Dancing With the Stars ... of "The Muppet Show"
"Batman" was far from Liberace's only TV guest spot. He also made appearances on the NBC daytime soap "Another World," "Here's Lucy," "Hotel," and, here, in a 1978 episode of "The Muppet Show," in which he jokes with Kermit and company, plays the piano, and allows Rowlf to play his piano while he dances with a large, rainbow-colored bird. It's supersilly, and supercharming, and a nod to Liberace's widespread appeal. Even Statler and Waldorf, those grumpy old dudes in the balcony, dance along with Liberace's tunes.

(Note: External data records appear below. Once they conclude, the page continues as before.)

[src/rtl/regfree_pkg.sv]
package regfree_pkg;

    // Destination chosen for an index on the shared release port
    typedef enum logic [1:0] {
        DEST_NONE = 2'd0,
        DEST_INT  = 2'd1,
        DEST_FP   = 2'd2
    } rel_dest_e;

endpackage

[src/rtl/regfree_release_router.sv]
module regfree_release_router
    import regfree_pkg::*;
#(
    parameter int IDX_W          = 5,
    parameter int NUM_INT        = 16,
    parameter int NUM_FP         = 12,
    parameter int ZERO_REG       = 0,
    parameter bit FP_ZERO_FILTER = 1'b1
) (
    input  logic             rel_vld,
    input  logic [IDX_W-1:0] rel_idx,
    output rel_dest_e        dest
);

    localparam int EXT_W = IDX_W + 1;
    localparam logic [EXT_W-1:0] INT_LIMIT = EXT_W'(NUM_INT);
    localparam logic [EXT_W-1:0] ALL_LIMIT = EXT_W'(NUM_INT + NUM_FP);
    localparam logic [EXT_W-1:0] INT_ZERO  = EXT_W'(ZERO_REG);
    localparam logic [EXT_W-1:0] FP_ZERO   = EXT_W'(ZERO_REG + NUM_INT);

    logic [EXT_W-1:0] idx_ext;
    logic             below_int;
    logic             below_all;

    always_comb begin
        idx_ext   = {1'b0, rel_idx};
        below_int = idx_ext < INT_LIMIT;
        below_all = idx_ext < ALL_LIMIT;
        dest      = DEST_NONE;
        if (rel_vld) begin
            if (below_int) begin
                if (idx_ext != INT_ZERO) begin
                    dest = DEST_INT;
                end
            end else if (below_all) begin
                if (!(FP_ZERO_FILTER && (idx_ext == FP_ZERO))) begin
                    dest = DEST_FP;
                end
            end
        end
    end

endmodule
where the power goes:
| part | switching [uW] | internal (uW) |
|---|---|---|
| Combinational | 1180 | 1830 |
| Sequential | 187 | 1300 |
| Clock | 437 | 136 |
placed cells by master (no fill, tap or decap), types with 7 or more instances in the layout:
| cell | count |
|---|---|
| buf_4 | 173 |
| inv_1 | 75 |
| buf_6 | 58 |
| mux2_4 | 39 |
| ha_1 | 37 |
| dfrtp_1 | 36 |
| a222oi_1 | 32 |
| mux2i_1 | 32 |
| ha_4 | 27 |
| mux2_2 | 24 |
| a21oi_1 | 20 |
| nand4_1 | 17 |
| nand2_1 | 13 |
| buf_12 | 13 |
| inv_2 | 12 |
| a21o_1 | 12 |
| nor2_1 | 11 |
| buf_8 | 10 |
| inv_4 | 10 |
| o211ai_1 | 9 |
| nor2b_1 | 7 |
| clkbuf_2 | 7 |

This clip, from a film called "The World of Liberace," provides glimpses of some of "Mr. Showmanship's" most elaborate costumes, including the very patriotic red, white, and blue sequined shorts set (complete with sequined argyle socks, glitter shoes, and a baton), and one of his electric suits, this one a sparkly white number that he says weighs in at 35 pounds.
Driving Mr. Liberace
This video was played as the intro at Liberace's performances at the Las Vegas Hilton and features a mini-tour of his home (complete with cheeky winks at the camera, a shot of Liberace in a bubble bath, and the inside of his walk-in closet), his preshow routine, and his arrival onstage in a sequined limousine. The limo's driver? The equally outrageously costumed Scott Thorson, Liberace's former boyfriend, whose dishy book "Behind the Candelabra" is the basis for HBO's May 26 Liberace movie of the same name.

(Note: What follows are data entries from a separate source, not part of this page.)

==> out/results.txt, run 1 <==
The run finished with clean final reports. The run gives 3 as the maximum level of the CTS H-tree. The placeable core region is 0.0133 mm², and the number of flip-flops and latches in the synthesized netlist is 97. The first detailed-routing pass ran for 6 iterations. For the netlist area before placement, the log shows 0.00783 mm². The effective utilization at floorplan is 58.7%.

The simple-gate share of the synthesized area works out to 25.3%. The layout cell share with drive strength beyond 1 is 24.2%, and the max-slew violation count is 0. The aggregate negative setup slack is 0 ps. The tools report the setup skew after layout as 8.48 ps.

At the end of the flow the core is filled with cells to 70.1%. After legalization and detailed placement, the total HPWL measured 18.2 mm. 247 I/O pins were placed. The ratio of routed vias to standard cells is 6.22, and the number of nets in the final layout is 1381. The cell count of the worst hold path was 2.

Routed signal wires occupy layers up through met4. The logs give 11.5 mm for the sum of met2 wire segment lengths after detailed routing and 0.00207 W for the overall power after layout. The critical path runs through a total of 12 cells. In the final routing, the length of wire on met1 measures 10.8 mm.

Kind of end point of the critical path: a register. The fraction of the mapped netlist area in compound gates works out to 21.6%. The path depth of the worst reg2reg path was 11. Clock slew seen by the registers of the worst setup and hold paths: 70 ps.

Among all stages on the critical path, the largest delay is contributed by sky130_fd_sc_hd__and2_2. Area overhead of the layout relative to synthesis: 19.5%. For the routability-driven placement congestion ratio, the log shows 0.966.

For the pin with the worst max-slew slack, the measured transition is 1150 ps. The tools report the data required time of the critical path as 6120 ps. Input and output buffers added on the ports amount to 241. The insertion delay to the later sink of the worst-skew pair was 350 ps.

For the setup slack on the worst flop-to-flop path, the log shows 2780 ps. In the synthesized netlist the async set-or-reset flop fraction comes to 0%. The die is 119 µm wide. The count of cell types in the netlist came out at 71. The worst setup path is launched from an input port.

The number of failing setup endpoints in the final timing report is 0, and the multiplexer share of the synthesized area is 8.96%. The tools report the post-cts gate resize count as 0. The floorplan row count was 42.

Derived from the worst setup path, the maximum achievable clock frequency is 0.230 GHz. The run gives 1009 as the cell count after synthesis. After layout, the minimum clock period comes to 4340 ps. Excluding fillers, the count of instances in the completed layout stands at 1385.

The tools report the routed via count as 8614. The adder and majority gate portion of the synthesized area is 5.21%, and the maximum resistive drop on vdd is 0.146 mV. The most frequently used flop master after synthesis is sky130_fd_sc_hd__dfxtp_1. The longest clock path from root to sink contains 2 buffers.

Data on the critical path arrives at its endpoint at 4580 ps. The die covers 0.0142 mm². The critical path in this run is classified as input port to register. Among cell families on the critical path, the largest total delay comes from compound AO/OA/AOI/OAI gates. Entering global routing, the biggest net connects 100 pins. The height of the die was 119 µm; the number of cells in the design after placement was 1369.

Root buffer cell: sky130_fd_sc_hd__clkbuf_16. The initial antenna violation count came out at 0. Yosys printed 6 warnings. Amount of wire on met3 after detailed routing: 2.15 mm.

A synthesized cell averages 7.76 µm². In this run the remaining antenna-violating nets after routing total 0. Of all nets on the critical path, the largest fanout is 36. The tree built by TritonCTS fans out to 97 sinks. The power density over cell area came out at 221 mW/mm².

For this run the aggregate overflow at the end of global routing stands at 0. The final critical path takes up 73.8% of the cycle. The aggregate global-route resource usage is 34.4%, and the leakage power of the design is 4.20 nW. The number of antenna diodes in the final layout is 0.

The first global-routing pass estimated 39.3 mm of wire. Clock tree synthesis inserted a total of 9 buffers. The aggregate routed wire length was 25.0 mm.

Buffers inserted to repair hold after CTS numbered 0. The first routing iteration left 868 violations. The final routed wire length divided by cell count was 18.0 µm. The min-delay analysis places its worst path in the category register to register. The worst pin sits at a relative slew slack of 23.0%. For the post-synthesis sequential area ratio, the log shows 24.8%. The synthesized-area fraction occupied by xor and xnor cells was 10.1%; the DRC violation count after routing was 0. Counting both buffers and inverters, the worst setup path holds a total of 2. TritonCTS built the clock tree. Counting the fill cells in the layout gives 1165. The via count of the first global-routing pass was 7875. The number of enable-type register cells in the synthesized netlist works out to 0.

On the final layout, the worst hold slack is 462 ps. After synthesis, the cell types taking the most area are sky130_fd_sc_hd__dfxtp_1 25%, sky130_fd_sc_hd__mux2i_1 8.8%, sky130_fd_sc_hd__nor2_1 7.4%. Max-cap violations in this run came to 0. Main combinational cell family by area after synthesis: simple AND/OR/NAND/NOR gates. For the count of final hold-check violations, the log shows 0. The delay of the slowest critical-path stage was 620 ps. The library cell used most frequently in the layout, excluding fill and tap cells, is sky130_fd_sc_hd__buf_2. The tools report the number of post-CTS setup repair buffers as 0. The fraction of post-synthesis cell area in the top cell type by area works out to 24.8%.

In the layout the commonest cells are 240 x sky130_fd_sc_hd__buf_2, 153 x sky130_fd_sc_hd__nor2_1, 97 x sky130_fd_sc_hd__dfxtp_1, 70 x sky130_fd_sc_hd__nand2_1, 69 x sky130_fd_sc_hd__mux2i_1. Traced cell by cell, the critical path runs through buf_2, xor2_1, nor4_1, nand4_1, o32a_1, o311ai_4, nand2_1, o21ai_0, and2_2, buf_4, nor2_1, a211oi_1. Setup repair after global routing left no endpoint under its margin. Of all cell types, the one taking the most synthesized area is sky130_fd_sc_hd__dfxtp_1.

Though Thorson's book details a complicated relationship between Liberace and his mother, Frances, she was regularly featured in the entertainer's shows and even in his performances, such as in this clip from the 1950s TV series "The Liberace Show," in which he plays the piano and sings "Easter Parade" to her in all her Easter-bonneted glory. Too bad the video's in black and white, because that was, no doubt, one very colorful hat.
NEXT: What did Liberace reveal during his interview with Oprah?
And He Can Draw, Too
Liberace was the celebrity mystery guest in this episode of the game show "What's My Line?" and even with his disguised voice, it didn't take a contestant very long to guess his identity. But our favorite part of the clip is the beginning, when Liberace comes out onstage, signs his name (very fancy signature), and does a quick, very cool little drawing of a piano with his autograph. Bet he would have been a great celeb guest on "Win, Lose or Draw."
Liberace and Sammy Davis Jr.
Pianist, singer, artist, dancer ... and Liberace didn't just save his dancing skills for boogying with "Muppet Show" characters. In this 1967 clip from the TV show "Hollywood Palace," Liberace and host Sammy Davis Jr. have a dance-off, and Davis eventually gives up on trying to get his guest to tap and dances Liberace-style instead.
Liberace and Oprah
This Christmas 1986 episode of "The Oprah Winfrey Show" was Liberace's final interview before he died in February 1987. The Q&A is notable for many things, including Liberace talking about losing his virginity — he says to a female when he was a teen, though Thorson, in his book, says Liberace told him he lost his virginity to an NFL player — about being sued for palimony by Thorson, and about cooking all the food for his annual holiday parties. Sadly, though he was publicly denying he had AIDS, Liberace was clearly so ill during the "Oprah" appearance that he didn't really look like himself.
That's All, Folks
Liberace used to sign off from his TV series with a performance of "I'll Be Seeing You," and the 1938 tune eventually became one of his signature numbers. Here, he sings the sweet, sentimental song at the end of one of his concerts, wearing a costume that, by his usual standards, was fairly conservative.
"Behind the Candelabra" premieres Sunday, May 26.